Simple Array of Column Values

This query retrieves a JSON array containing just the product_name values from the products table:

SELECT JSON_ARRAYAGG(product_name) AS product_names
FROM products;

Array with Filtering and Ordering

This example gets a JSON array of order_id and total_amount for orders placed after a specific date, ordered by total_amount descending:

SELECT JSON_ARRAYAGG(CONCAT('{"order_id": ', order_id, ', "total_amount": ', total_amount, '}')) AS orders
FROM orders
WHERE order_date > '2024-06-15'
ORDER BY total_amount DESC;

Array with Custom Formatting

This query constructs a JSON array with formatted product details, including id, name, and a discounted price (assuming a 10% discount):

SELECT JSON_ARRAYAGG(
    CONCAT('{"id": ', id, ', "name": "', name, '", "discounted_price": ', CAST(price * 0.9 AS DECIMAL(5,2)), '}')
) AS products
FROM products;

Filtering Based on Expression

This example retrieves a JSON array of category names for categories with at least 5 products:

SELECT JSON_ARRAYAGG(category_name) AS categories
FROM categories
WHERE (SELECT COUNT(*) FROM products WHERE category_id = categories.id) >= 5;


GROUP_CONCAT with CONCAT

This technique combines the GROUP_CONCAT function, which aggregates string values, with the CONCAT function to format the individual elements and delimit them appropriately for a JSON array.

SELECT CONCAT('[', GROUP_CONCAT(CONCAT('"', name, '"')), ']') AS names
FROM customers;

This query builds a JSON array of customer names, assuming the name column exists.

Caveats

  • Null values in the expression can lead to unexpected results. Be mindful of null handling.
  • GROUP_CONCAT has a maximum length limitation, which you might need to adjust using SET SESSION group_concat_max_len = value;.

User-Defined Functions (UDFs)

If you need more complex logic for constructing the JSON array or require specific formatting, you can create a custom UDF in MariaDB. This approach offers greater flexibility but requires additional development effort.

Application-Level Logic

For simple scenarios, it might be easier to handle JSON array creation in your application code instead of relying on the database layer. This allows you to use more control over the structure and formatting of the array. However, this approach separates the data retrieval from the data manipulation logic.

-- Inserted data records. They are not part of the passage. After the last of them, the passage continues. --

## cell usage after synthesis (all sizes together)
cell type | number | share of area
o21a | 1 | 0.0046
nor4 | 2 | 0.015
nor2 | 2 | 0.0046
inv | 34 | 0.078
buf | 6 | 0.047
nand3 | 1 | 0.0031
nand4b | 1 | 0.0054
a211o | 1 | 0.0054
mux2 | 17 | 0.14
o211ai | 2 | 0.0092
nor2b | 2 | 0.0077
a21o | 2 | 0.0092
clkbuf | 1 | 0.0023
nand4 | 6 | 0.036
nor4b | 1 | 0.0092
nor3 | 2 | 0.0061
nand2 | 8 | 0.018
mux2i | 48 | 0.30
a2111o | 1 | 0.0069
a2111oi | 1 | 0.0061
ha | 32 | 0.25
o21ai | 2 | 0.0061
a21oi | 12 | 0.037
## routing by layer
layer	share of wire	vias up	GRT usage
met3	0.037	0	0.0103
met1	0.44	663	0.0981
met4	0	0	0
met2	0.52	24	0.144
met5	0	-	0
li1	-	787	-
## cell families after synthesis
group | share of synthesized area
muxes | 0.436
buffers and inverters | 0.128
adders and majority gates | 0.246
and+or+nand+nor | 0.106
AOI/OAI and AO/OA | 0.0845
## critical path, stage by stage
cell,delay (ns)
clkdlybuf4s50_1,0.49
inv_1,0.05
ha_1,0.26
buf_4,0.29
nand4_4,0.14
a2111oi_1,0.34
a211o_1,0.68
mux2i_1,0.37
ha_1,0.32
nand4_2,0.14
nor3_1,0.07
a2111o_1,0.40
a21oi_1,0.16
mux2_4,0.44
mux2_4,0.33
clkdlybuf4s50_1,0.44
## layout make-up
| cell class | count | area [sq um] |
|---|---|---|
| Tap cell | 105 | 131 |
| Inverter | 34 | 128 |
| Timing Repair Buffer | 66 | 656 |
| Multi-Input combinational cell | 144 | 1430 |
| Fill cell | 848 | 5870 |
**/design/flow/design.v**
```verilog
`timescale 1 ns / 1 ns
module MinMax
          (
           in0_0,
           in0_1,
           in0_2,
           out0
          );
  input   signed [15:0] in0_0;   
  input   signed [15:0] in0_1;   
  input   signed [15:0] in0_2;   
  output  signed [15:0] out0;   
  wire signed [15:0] in0 [0:2];   
  wire signed [15:0] MinMax_stage1_val [0:1];   
  wire signed [15:0] MinMax_stage2_val;   
  assign in0[0] = in0_0;
  assign in0[1] = in0_1;
  assign in0[2] = in0_2;
  assign MinMax_stage1_val[0] = (in0[0] <= in0[1] ? in0[0] :
              in0[1]);
  assign MinMax_stage1_val[1] = in0[2];
  assign MinMax_stage2_val = (MinMax_stage1_val[0] <= MinMax_stage1_val[1] ? MinMax_stage1_val[0] :
              MinMax_stage1_val[1]);
  assign out0 = MinMax_stage2_val;
endmodule   
```
**/design/flow/run.sh**
```bash
#!/bin/bash
# OpenROAD 26Q1-2900-gdf79404cd8, Yosys 0.63+post, stock flow scripts
make -C /OpenROAD-flow-scripts/flow DESIGN_CONFIG=/design/flow/config.mk WORK_HOME=/design/flow/orfs finish
```
**/design/flow/config.mk**
```make
export PLATFORM = sky130hd
export DESIGN_NAME = MinMax
export DESIGN_NICKNAME = MinMax
export VERILOG_FILES = /design/flow/design.v
export SDC_FILE = /design/flow/constraint.sdc
export NUM_CORES = 4
export LEC_CHECK = 1
export CORE_AREA = 10 10 110 110
export DIE_AREA = 0 0 120 120
```
**/design/flow/constraint.sdc**
```tcl
current_design MinMax

set clk_period 9.9
set clk_io_pct 0.2

create_clock -name clk0 -period $clk_period

set non_clock_inputs [all_inputs -no_clocks]
set_input_delay [expr $clk_period * $clk_io_pct] -clock clk0 $non_clock_inputs
set_output_delay [expr $clk_period * $clk_io_pct] -clock clk0 [all_outputs]
```
==> results.toml <==
# generated from flow reports
[run_status]
status = "finished clean"

[place]
placed_cell_area_sq_um = 2233
dp_hpwl_mm = 5.411
placedCellCount = 404
port_buffers = 64
gp_congestion = 0.9318

[cells_and_area]
clock_buffers = 0
final_util = 0.2285
drive_above_1_share = 0.07380
layout.cells.most_common = "clkdlybuf4s50_1"
lay_top_cells = "clkdlybuf4s50_1 (64), inv_1 (35), ha_1 (32)"
final_cell_area_sq_um = 2233
layout.cells.non_filler = 404
fillers = 1071
syn_to_final_growth_pct = 54.14
flops = 0
regArea_sq_um = 0

[floorplanning]
die-area_sq_um = 14400
core_sq_um = 9774
fp-row-count = 36
die_h_um = 120
die_width_um = 120
io_pins = 64
initCoreUtil = 0.1482

[cts]
post_cts_buffers = 0
post_cts_resized = 0
cts_hold_buf = 0

[global_route]
antenna_found_initial = 0
grt_max_degree = 18
grt_pass1_vias = 1845
grt_pass1_wl_mm = 9.853
gr-total-overflow = 0
gr-usage-all-layers = 0.08411

[drt]
wl_mm = 6.286
drcViolationCount = 0
diodes = 0
viasPerCell = 4.559
vias = 1842
dr.pass1.iters = 4
antenna_left = 0
drt_iter0_drc = 73
routedWlPerCell_um = 15.56

[synth]
synth.largest_area_cell = "ha_1"
top_cell_area_share = 0.2763
topCellsByArea = "ha_1 (28%), a2111oi_0 (9.7%), inv_1 (9.1%)"
ys_area_sq_um = 1449
postSynthSeqShare = 0
synth.cell_area_sq_um = 1449
syn_avg_cell_area_sq_um = 6.867
ys_warn_count = 1
yosys_cells = 211
netlist_instances = 211
synth.distinct_cells = 33

[setup_path]
crit_buf_inv = 4
cp.arrival_ns = 7.09
cp_slowest_cell = "or4_1"
crit_chain = "clkdlybuf4s50_1, inv_1, ha_1, nand4_2, or4_1, a21o_1, and3_1, buf_4, o21ai_0, nand2_1, ha_1, nand2_1, or3_1, a221oi_2, a211oi_1, a211o_1, a31oi_1, clkdlybuf4s50_1"
critPathLaunchType = "primary input"
cpLargestDelayFamily = "AND-OR/OR-AND gates"
cp_slowest_stage_delay_ns = 0.55
cp-end-kind = "output pin"
required_ns = 7.92
worstPathMaxFanout = 16
critPathKind = "in -> out"

[pwr]
leakagePower_nw = 0.9941
power_mw = 0.1793
powerDensity_nw_per_um2 = 80.27
peakVddDrop_v = 0.00002629

[job]
maxCapViolations = 0
tool_warnings = 32

[timing]
max_freq_mhz = 110.3
setup_tns_ns = 0
hold_viol_final = 0
rsz0062_at_grt = "false"
slew_headroom = 0.6071
drv_slew = 0
tightest_slew_ns = 0.5894
period_minus_slack_ns = 9.068
setup_viol = 0
final.period_utilization = 0.9160

[hold_path]
hold_path_class = "in -> out"
power breakdown:
group / total, mW / internal, mW / switching [mW]
logic: 0.179 / 0.0922 / 0.0871
registers: 0 / 0 / 0
clock network: 0 / 0 / 0
total: 0.179 / 0.0922 / 0.0871
logic make-up (layout without fill, tap and decap cells):
logic type | count (synthesis) | count (layout) | synth area share
AND-OR/OR-AND | 75 | 75 | 0.3834
AND/OR/NAND/NOR | 59 | 59 | 0.2029
buffers and inverters | 45 | 105 | 0.1373
adder cells (fa/ha/maj) | 32 | 32 | 0.2763
Yosys cell counts, types with 2 or more instances:
cell	instances
nand4_1	6
nor2_1	2
a2111oi_0	16
a21oi_1	9
ha_1	32
a21o_1	5
nor2b_1	3
or4_1	2
nor3_1	2
buf_2	3
buf_6	2
nand2_1	22
nand3_1	17
o21ai_0	7
o211ai_1	2
a211oi_1	3
clkbuf_1	4
inv_1	35
o21ai_2	10
a31oi_1	16
path summary, 6_finish.rpt:
path	from	to	slack, ns	cells past startpoint
hold / removal	in0_0[2]	out0[2]	4.97	4
setup / recovery	in0_1[15]	out0[14]	0.83	18
metrics by stage:
| step | hold slack [ns] | setup slack [ns] |
|---|---|---|
| 3_5_place_dp | 4.981 | 0.8677 |
| 4_1_cts | 4.981 | 0.8506 |
| 2_1_floorplan | 4.051 | 2.380 |
| 3_3_place_gp | 4.980 | 0.9748 |
| 6_report | 4.972 | 0.8320 |
| 5_1_grt | 5.026 | 0.4809 |
final cells by class:
| type | instances | area (sq um) | share of cell area |
|---|---|---|---|
| Timing Repair Buffer | 70 | 685.7 | 0.3070 |
| Multi-Input combinational cell | 166 | 1250 | 0.5597 |
| Tap cell | 133 | 166.4 | 0.07451 |
| Inverter | 35 | 131.4 | 0.05882 |
per-layer routing:
layer  wire length (um)  part of all wire  global-route usage
met1               2888              0.46              0.1163
met3                622             0.099             0.02570
met2               2750              0.44              0.1320
met5                  0                 0                   0
met4                 25            0.0040            0.004525
No activity file was given, so power comes from the tool's default toggle rates.
<file path="./config.mk">
export PLATFORM = sky130hd
export DESIGN_NAME = TriangularWaves
export DESIGN_NICKNAME = TriangularWaves
export VERILOG_FILES = /design/flow/design.v
export SDC_FILE = /design/flow/constraint.sdc
export NUM_CORES = 4
export LEC_CHECK = 1
export CORE_AREA = 10 10 100 100
export DIE_AREA = 0 0 110 110
</file>
<file path="./constraint.sdc">
current_design TriangularWaves

set clk_period 11.5
set clk_io_pct 0.2

create_clock -name clk0 -period $clk_period [get_ports {clk}]

set non_clock_inputs [all_inputs -no_clocks]
set_input_delay [expr $clk_period * $clk_io_pct] -clock clk0 $non_clock_inputs
set_output_delay [expr $clk_period * $clk_io_pct] -clock clk0 [all_outputs]
</file>
<file path="./design.v">
`timescale 1 ns / 1 ns
module TriangularWaves
          (
           clk,
           reset,
           clk_enable,
           ce_out,
           Out5
          );
  input   clk;
  input   reset;
  input   clk_enable;
  output  ce_out;
  output  signed [15:0] Out5;   
  wire enb;
  wire signed [15:0] Constant_out1;   
  reg [15:0] Counter_Limited_count;   
  wire [15:0] Counter_Limited_out1;   
  wire signed [15:0] Add_out1;   
  wire switch_compare_1;
  wire signed [15:0] Counter_Limited_out1_dtc;   
  wire signed [15:0] Switch_out1;   
  wire signed [15:0] Constant1_out1;   
  wire signed [15:0] Add1_out1;   
  assign Constant_out1 = 16'sd12499;
  assign enb = clk_enable;
  always @(posedge clk or posedge reset)
    begin : Counter_Limited_process
      if (reset == 1'b1) begin
        Counter_Limited_count <= 16'b0000000000000000;
      end
      else begin
        if (enb) begin
          if (Counter_Limited_count == 16'b0011000011010011) begin
            Counter_Limited_count <= 16'b0000000000000000;
          end
          else begin
            Counter_Limited_count <= Counter_Limited_count + 16'b1;
          end
        end
      end
    end
  assign Counter_Limited_out1 = Counter_Limited_count;
  assign Add_out1 = Constant_out1 - $signed({1'b0, Counter_Limited_out1});
  assign switch_compare_1 = (Add_out1 >= 16'sb0001100001101001 ? 1'b1 :
              1'b0);
  assign Counter_Limited_out1_dtc = Counter_Limited_out1;
  assign Switch_out1 = (switch_compare_1 == 1'b0 ? Counter_Limited_out1_dtc :
              Add_out1);
  assign Constant1_out1 = 16'sd9374;
  assign Add1_out1 = Switch_out1 - Constant1_out1;
  assign Out5 = Add1_out1;
  assign ce_out = clk_enable;
endmodule   
</file>
<file path="./run.sh">
#!/bin/bash
# OpenROAD 26Q1-2900-gdf79404cd8, Yosys 0.63+post, stock flow scripts
make -C /OpenROAD-flow-scripts/flow DESIGN_CONFIG=/design/flow/config.mk WORK_HOME=/design/flow/orfs finish
</file>
==> flow_metrics.tcl <==
# flow metrics
set metrics [dict create \
    clockRootBuffer "clkbuf_8" \
    fin_ws_ps 4320 \
    post-cts-setup-buffer-count 0 \
    port_buffers 19 \
    cellLeakagePower_nw 0.868 \
    yosysUniqueCellTypes 56 \
    syn_inst 259 \
    grt_use_met3_pct 1.29 \
    finalCriticalPeriod_ps 7180 \
    cts.repair.resized 0 \
    fillers 847 \
    ff_type "dfrtp_1" \
    synthXorXnorAreaFrac_pct 16.6 \
    largest_reg_flops 16 \
    cts_sinks 16 \
    top_cell "nor2_1" \
    diodes 0 \
    drive_gt1_share_pct 6.42 \
    common_cells "nor2_1 (32), xnor2_1 (26), nand2_1 (18)" \
    worstSetupPathType "flip-flop to primary output" \
    fin_crit_sh_pct 62.4 \
    initCoreUtil_pct 25.6 \
    cp-end-kind "primary output" \
    first_iter_violations 191 \
    clk_latency_ps 240 \
    maxCapViolations 0 \
    ys_cells 259 \
    numSynthFlops 16 \
    status "finished, final reports clean" \
    rsz0062_at_grt "false" \
    arrival_ps 4880 \
    timing.critical_path.fanout_max 10 \
    hold_path.class "flip-flop to flip-flop" \
    cts_buffer_depth 2 \
    cts_tree "done" \
    fp.dieH_um 110 \
    detail_route.vias_per_cell 5.04 \
    cp.required_ps 9200 \
    syn_area_um2 2000 \
    grt_max_degree 20 \
    cts_hold_buffers 0 \
    top_cells_by_area "dfrtp_1 (20%), xnor2_1 (11%), nor2_1 (6.0%)" \
    clk_pin_slew_worst_paths_ps 60 \
    use_met2_pct 13.8 \
    io-pin-count 20 \
    busiest_layer "met2" \
    hpwlAfterDp_mm 4.06 \
    setup_viol 0 \
    p_per_area_nw_per_um2 214 \
    ys_sh_simple_pct 27.1 \
    fa_ha_area_share_pct 4.38 \
    final_hold_viol_count 0 \
    ys_seq_share_pct 20.0 \
    ant_nets 0 \
    yosys_area_um2 2000 \
    top_area_share_pct 20.0 \
    aoi_share_pct 21.5 \
    grt_first_pass_wirelength_mm 8.86 \
    overflow 0 \
    drt-pass1-iter-count 4 \
    row_count 32 \
    setup_tns_ps 0 \
    dieArea_um2 12100 \
    antenna_found_initial 0 \
    peakVddDrop_v 0.000131 \
    coreArea_um2 7810 \
    largest-register "Counter_Limited_count" \
    drc_errors 0 \
    htreeDepth 1 \
    logic_area_um2 1470 \
    start_kind "flip-flop" \
    syn_to_final_growth_pct 14.0 \
    hold_slack_ps 582 \
    finClkSkew_ps 2.85 \
    post_drt_wl_per_cell_um 14.2 \
    synthTopLogicFamily "simple AND/OR/NAND/NOR gates" \
    tightest_slew_ps 851 \
    fp.dieW_um 110 \
    finalMaxSlewViolations 0 \
    seq_area_um2 400 \
    synthArstFlopShare_pct 100 \
    gp_congestion 0.898 \
    ys_sh_mux_pct 3.75 \
    reg_top3 "Counter_Limited_count (16)" \
    warnings 29 \
    ys_warn_count 1 \
    via_count 1850 \
    grt.total_usage_pct 8.82 \
    synth-edff-count 0 \
    place_ws_ps 4630 \
    cts_buffers 3 \
    synth.largest_area_cell "dfrtp_1" \
    avgSynthCellArea_um2 7.72 \
    drt-total-wl_mm 5.22 \
    max_freq_ghz 0.139 \
    first_global_vias 1760 \
    relSlewSlack_pct 43.0 \
    met1_usage_pct 13.2 \
]
-- worst max-delay path, stage by stage (launching register included) --
cell and delay [ps]:
dfrtp_1 490, inv_1 160, ha_1 310, nor2b_1 120
o21a_1 300, a211o_1 380, a2111o_1 380, a31oi_2 230
xnor2_1 170, ha_1 240, nand3_1 90, mux2_2 330
a32o_1 310, a21o_1 190, a221o_1 300, xnor2_1 140
clkdlybuf4s50_1 490
**flow/config.mk**
```make
export PLATFORM = sky130hd
export DESIGN_NAME = safecrack_final_version
export DESIGN_NICKNAME = safecrack_final_version
export VERILOG_FILES = /design/flow/design.v
export SDC_FILE = /design/flow/constraint.sdc
export NUM_CORES = 4
export LEC_CHECK = 1
export CORE_UTILIZATION = 30
```
**flow/design.v**
```verilog
module safecrack_final_version (
    input             clk,          
    input             rst,          
    input             confirm,      
    input      [3:0]  btn_n,        
    output reg        led_green,    
    output reg        led_red       
);
    localparam CLK_FREQ = 50_000_000;                      
    localparam LOCK_TIME_SECONDS = 10;                      
    localparam LOCK_MAX_CYCLES = CLK_FREQ * LOCK_TIME_SECONDS;  
    localparam BLINK_FREQ_HZ = 10;                          
    localparam BLINK_PERIOD_CYCLES = CLK_FREQ / BLINK_FREQ_HZ;  
    localparam FEEDBACK_DURATION_CYCLES = CLK_FREQ / 2;     
    localparam [3:0] S_IDLE       = 4'd0;   
    localparam [3:0] S_PROGRAM    = 4'd1;   
    localparam [3:0] S_INPUT_1    = 4'd2;   
    localparam [3:0] S_FEEDBACK_1 = 4'd3;   
    localparam [3:0] S_INPUT_2    = 4'd4;   
    localparam [3:0] S_FEEDBACK_2 = 4'd5;   
    localparam [3:0] S_INPUT_3    = 4'd6;   
    localparam [3:0] S_FEEDBACK_3 = 4'd7;   
    localparam [3:0] S_CHECK      = 4'd8;   
    localparam [3:0] S_UNLOCKED   = 4'd9;   
    localparam [3:0] S_LOCKED     = 4'd10;  
    reg  [3:0] state, next_state;           
    reg  [3:0] password_reg [0:2];         
    reg  [3:0] attempt_reg [0:2];          
    reg        password_set;               
    reg  [1:0] password_idx;               
    reg  [31:0] lock_counter;               
    reg  [31:0] feedback_timer;             
    reg        correct_digit_flag;         
    reg  [3:0] btn_s1, btn_s2, btn_s2_prev;  
    reg        confirm_s1, confirm_s2, confirm_s2_prev;  
    reg  [31:0] blink_counter;              
    reg  [3:0] current_digit;              
    wire [3:0] btn_fall_edge;              
    wire       confirm_fall_edge;          
    wire       password_is_correct;        
    wire       blink_on;                   
    wire       is_feedback_state;          
    always @(posedge clk or posedge rst) begin
        if (rst) begin btn_s1 <= 4'hF; btn_s2 <= 4'hF; end
        else begin btn_s1 <= btn_n; btn_s2 <= btn_s1; end
    end
    always @(posedge clk or posedge rst) begin
        if (rst) begin confirm_s1 <= 1'b0; confirm_s2 <= 1'b0; end
        else begin confirm_s1 <= confirm; confirm_s2 <= confirm_s1; end
    end
    always @(posedge clk or posedge rst) begin
        if (rst) begin btn_s2_prev <= 4'hF; confirm_s2_prev <= 1'b0; end
        else begin btn_s2_prev <= btn_s2; confirm_s2_prev <= confirm_s2; end
    end
    assign btn_fall_edge = btn_s2_prev & ~btn_s2;
    assign confirm_fall_edge = confirm_s2_prev & ~confirm_s2;
    always @(posedge clk or posedge rst) begin
        if (rst) state <= S_IDLE;
        else     state <= next_state;
    end
    assign password_is_correct = (password_reg[0] == attempt_reg[0]) &&
                                 (password_reg[1] == attempt_reg[1]) &&
                                 (password_reg[2] == attempt_reg[2]);
    always @(*) begin
        next_state = state;  
        case (state)
            S_IDLE:
                if (confirm_s2) next_state = S_PROGRAM;
                else if (password_set) next_state = S_INPUT_1;
            S_PROGRAM:
                if (confirm_fall_edge) next_state = S_IDLE;
            S_INPUT_1:    if (|btn_fall_edge) next_state = S_FEEDBACK_1;
            S_FEEDBACK_1: if (feedback_timer == 0) next_state = S_INPUT_2;
            S_INPUT_2:    if (|btn_fall_edge) next_state = S_FEEDBACK_2;
            S_FEEDBACK_2: if (feedback_timer == 0) next_state = S_INPUT_3;
            S_INPUT_3:    if (|btn_fall_edge) next_state = S_FEEDBACK_3;
            S_FEEDBACK_3: if (feedback_timer == 0) next_state = S_CHECK;
            S_CHECK: begin
                if (password_is_correct)
                    next_state = S_UNLOCKED; 
                else
                    next_state = S_LOCKED;   
            end
            S_UNLOCKED:
                if (confirm_s2) next_state = S_PROGRAM;
            S_LOCKED:
                if (lock_counter >= LOCK_MAX_CYCLES - 1) next_state = S_IDLE;
        endcase
    end
    always @(posedge clk or posedge rst) begin
        if (rst) begin
            password_set <= 1'b0; password_idx <= 0;
            lock_counter <= 0; feedback_timer <= 0;
            attempt_reg[0] <= 0; attempt_reg[1] <= 0; attempt_reg[2] <= 0;
        end else begin
            if (feedback_timer > 0) feedback_timer <= feedback_timer - 1;
            if (state == S_LOCKED)  lock_counter <= lock_counter + 1;
            case (state)
                S_IDLE: begin lock_counter <= 0; end  
                S_PROGRAM: begin
                    if (!confirm_s2_prev) begin password_idx <= 0; password_set <= 1'b0; end  
                    if (|btn_fall_edge && password_idx < 3) begin
                        if      (btn_fall_edge[0]) password_reg[password_idx] <= 4'd0; else if (btn_fall_edge[1]) password_reg[password_idx] <= 4'd1; else if (btn_fall_edge[2]) password_reg[password_idx] <= 4'd2; else if (btn_fall_edge[3]) password_reg[password_idx] <= 4'd3;
                        password_idx <= password_idx + 1;
                    end
                    if (confirm_fall_edge) begin if (password_idx == 3) password_set <= 1'b1; end  
                end
                S_INPUT_1: begin
                    if (|btn_fall_edge) begin
                        if      (btn_fall_edge[0]) current_digit = 4'd0; else if (btn_fall_edge[1]) current_digit = 4'd1; else if (btn_fall_edge[2]) current_digit = 4'd2; else current_digit = 4'd3;
                        attempt_reg[0] <= current_digit;  
                        correct_digit_flag <= (current_digit == password_reg[0]);  
                        feedback_timer <= FEEDBACK_DURATION_CYCLES;  
                    end
                end
                S_INPUT_2: begin
                    if (|btn_fall_edge) begin
                        if      (btn_fall_edge[0]) current_digit = 4'd0; else if (btn_fall_edge[1]) current_digit = 4'd1; else if (btn_fall_edge[2]) current_digit = 4'd2; else current_digit = 4'd3;
                        attempt_reg[1] <= current_digit;  
                        correct_digit_flag <= (current_digit == password_reg[1]);
                        feedback_timer <= FEEDBACK_DURATION_CYCLES;
                    end
                end
                S_INPUT_3: begin
                    if (|btn_fall_edge) begin
                        if      (btn_fall_edge[0]) current_digit = 4'd0; else if (btn_fall_edge[1]) current_digit = 4'd1; else if (btn_fall_edge[2]) current_digit = 4'd2; else current_digit = 4'd3;
                        attempt_reg[2] <= current_digit;  
                        correct_digit_flag <= (current_digit == password_reg[2]);
                        feedback_timer <= FEEDBACK_DURATION_CYCLES;
                    end
                end
            endcase
        end
    end
    always @(posedge clk or posedge rst) begin
        if (rst) blink_counter <= 0;
        else if (blink_counter >= BLINK_PERIOD_CYCLES - 1) blink_counter <= 0;
        else blink_counter <= blink_counter + 1;
    end
    assign blink_on = blink_counter > (BLINK_PERIOD_CYCLES / 2);
    assign is_feedback_state = (state == S_FEEDBACK_1) || (state == S_FEEDBACK_2) || (state == S_FEEDBACK_3);
    always @(*) begin
        led_green = 1'b0;  
        led_red   = 1'b0;  
        if ((state == S_UNLOCKED) || (is_feedback_state && correct_digit_flag && blink_on)) begin
            led_green = 1'b1;
        end
        if (state == S_LOCKED) begin
            led_red = 1'b1;
        end
    end
endmodule
```
**flow/run.sh**
```bash
#!/bin/bash
# OpenROAD 26Q1-2900-gdf79404cd8, Yosys 0.63+post, stock flow scripts
make -C /OpenROAD-flow-scripts/flow DESIGN_CONFIG=/design/flow/config.mk WORK_HOME=/design/flow/orfs finish
```
**flow/constraint.sdc**
```tcl
current_design safecrack_final_version

set clk_period 12.5
set clk_io_pct 0.2

create_clock -name clk0 -period $clk_period [get_ports {clk}]

set non_clock_inputs [all_inputs -no_clocks]
set_input_delay [expr $clk_period * $clk_io_pct] -clock clk0 $non_clock_inputs
set_output_delay [expr $clk_period * $clk_io_pct] -clock clk0 [all_outputs]
```
==> flow_summary_export.csv <==
group,metric,value,unit
run,tool_warnings,29,
synth,synth_cell_types,60,
worst_setup_path,r2r_cells,6,
sta,slew_viol_final,0,
pwr,p_per_area,131,nW/um^2
synth,yosysWarnings,3,
min_path,hp-start,"btn_s1[1]",
sta,finalSetupTns,0,ns
clock_tree,cts-resized-gates,0,
worst_setup_path,required,10.00,ns
synth,synthAdderAreaFrac,1.50,%
synth,ys_sh_simple,21.9,%
synth,synthFlopType,"dfrtp_1",
synth,synth-edff-count,7,
routing,num_antenna_cells,0,
min_path,hold_class,"reg -> reg",
grt,track_usage,12.5,%
sta,slew_headroom,46.9,%
routing,drt-initial-drc-count,283,
synth,yosys.area.top_type,"dfrtp_1",
clock_tree,cts_sinks,138,
synth,ys_seq_share,52.7,%
floorplan,dieArea,22800,sq um
layout,reg_top3,"blink_counter (32), feedback_timer (32), lock_counter (32)",
sta,whs,0.354,ns
routing,drtPass1Iterations,6,
synth,ys_cells,669,
floorplan,fp.dieH,151,um
clock_tree,htree_num_levels,4,
worst_setup_path,cp_data_arrival_time,2.77,ns
clock_tree,clockRootBuffer,"clkbuf_16",
synth,top_area_share,44.4,%
clock_tree,ctsHoldBuffers,0,
worst_setup_path,r2r_end,"feedback_timer[30]",
worst_setup_path,ff2ff_setup_slack,9.52,ns
synth,synthCells,669,
clock_tree,cts_buffer_depth,2,
synth,async_reset_ff_share,94.9,%
placement,io_buffers,8,
floorplan,initCoreUtil,30.6,%
run_status,status,"completed",
grt,grt_pass1_wl,22500,um
layout,area_delta_synth_final,15.5,%
synth,ys_sh_aoi,10.4,%
synth,ys_ff,138,
sta,fin_crit,5.27,ns
pwr,leakagePower,3.27,nW
clock_tree,cts_setup_buffers,0,
run,drv_cap,0,
worst_setup_path,end_kind,"primary output",
clock_tree,cts_inserted_buffers,17,
placement,hpwl,7970,um
sta,fmax,0.190,GHz
synth,syn_area,6650,sq um
routing,vias,4761,
min_path,min_to,"btn_s2[1]",
routing,final_antenna_net_count,0,
clock_tree,clock_latency,0.41,ns
layout,fillers,2147,
worst_setup_path,cp_max_fo,8,
layout,drive_above_1_share,8.55,%
synth,synthMuxAreaShare,0.658,%
floorplan,design.core.area,21800,sq um
clock_tree,cts_tree,"done",
floorplan,die_w,151,um
synth,area_leaders,"dfrtp_1, xnor2_1, dfstp_2",
placement,routabilityCongestion,0.852,
grt,met1_usage,20.2,%
grt,grt_max_degree,53,
pwr,ir_drop,0.0714,mV
min_path,hold_depth,0,
floorplan,placementRows,54,
grt,grt_pass1_vias,4640,
sta,rsz0062_at_grt,"no",
sta,finalHoldViolations,0,
sta,min_period_over_period,42.1,%
routing,wl_per_cell,13.1,um
sta,worst_pin_slew,0.789,ns
synth,syn_area_per_cell,9.94,sq um
layout,fin_area,7680,sq um
sta,clock_skew,0.0107,ns
grt,grt_most_used_layer,"met1",
synth,synth.logic.top_family,"simple AND/OR/NAND/NOR gates",
routing,route.detailed.drc,0,
routing,wl,12700,um
routing,viasPerCell,4.91,
grt,met3_usage,2.67,%
floorplan,top_level_ports,9,
sta,setup_violations,0,
grt,antenna_found_initial,0,
synth,xor_share,9.48,%
placement,post_dp_cell_area,7050,sq um
worst_setup_path,crit_type,"reg -> out",
grt,grt_overflow,0,
synth,ys_area,6650,sq um
grt,grt_use_met2,18.2,%
worst_setup_path,critPathLaunchType,"flip-flop",
worst_setup_path,reg2reg_from,"feedback_timer[8]",
clock_tree,clk_pin_slew_worst_paths,0.05,ns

  • For basic scenarios where JSON manipulation is easier in your application
    Handle array creation in your application code.
  • For complex JSON array construction or specific formatting requirements
    Consider creating a UDF.
  • For older MariaDB versions or when you need more granular control over formatting
    Utilize GROUP_CONCAT with CONCAT.
  • For basic JSON array creation in newer MariaDB versions (10.5+)
    Use JSON_ARRAYAGG for its simplicity and efficiency.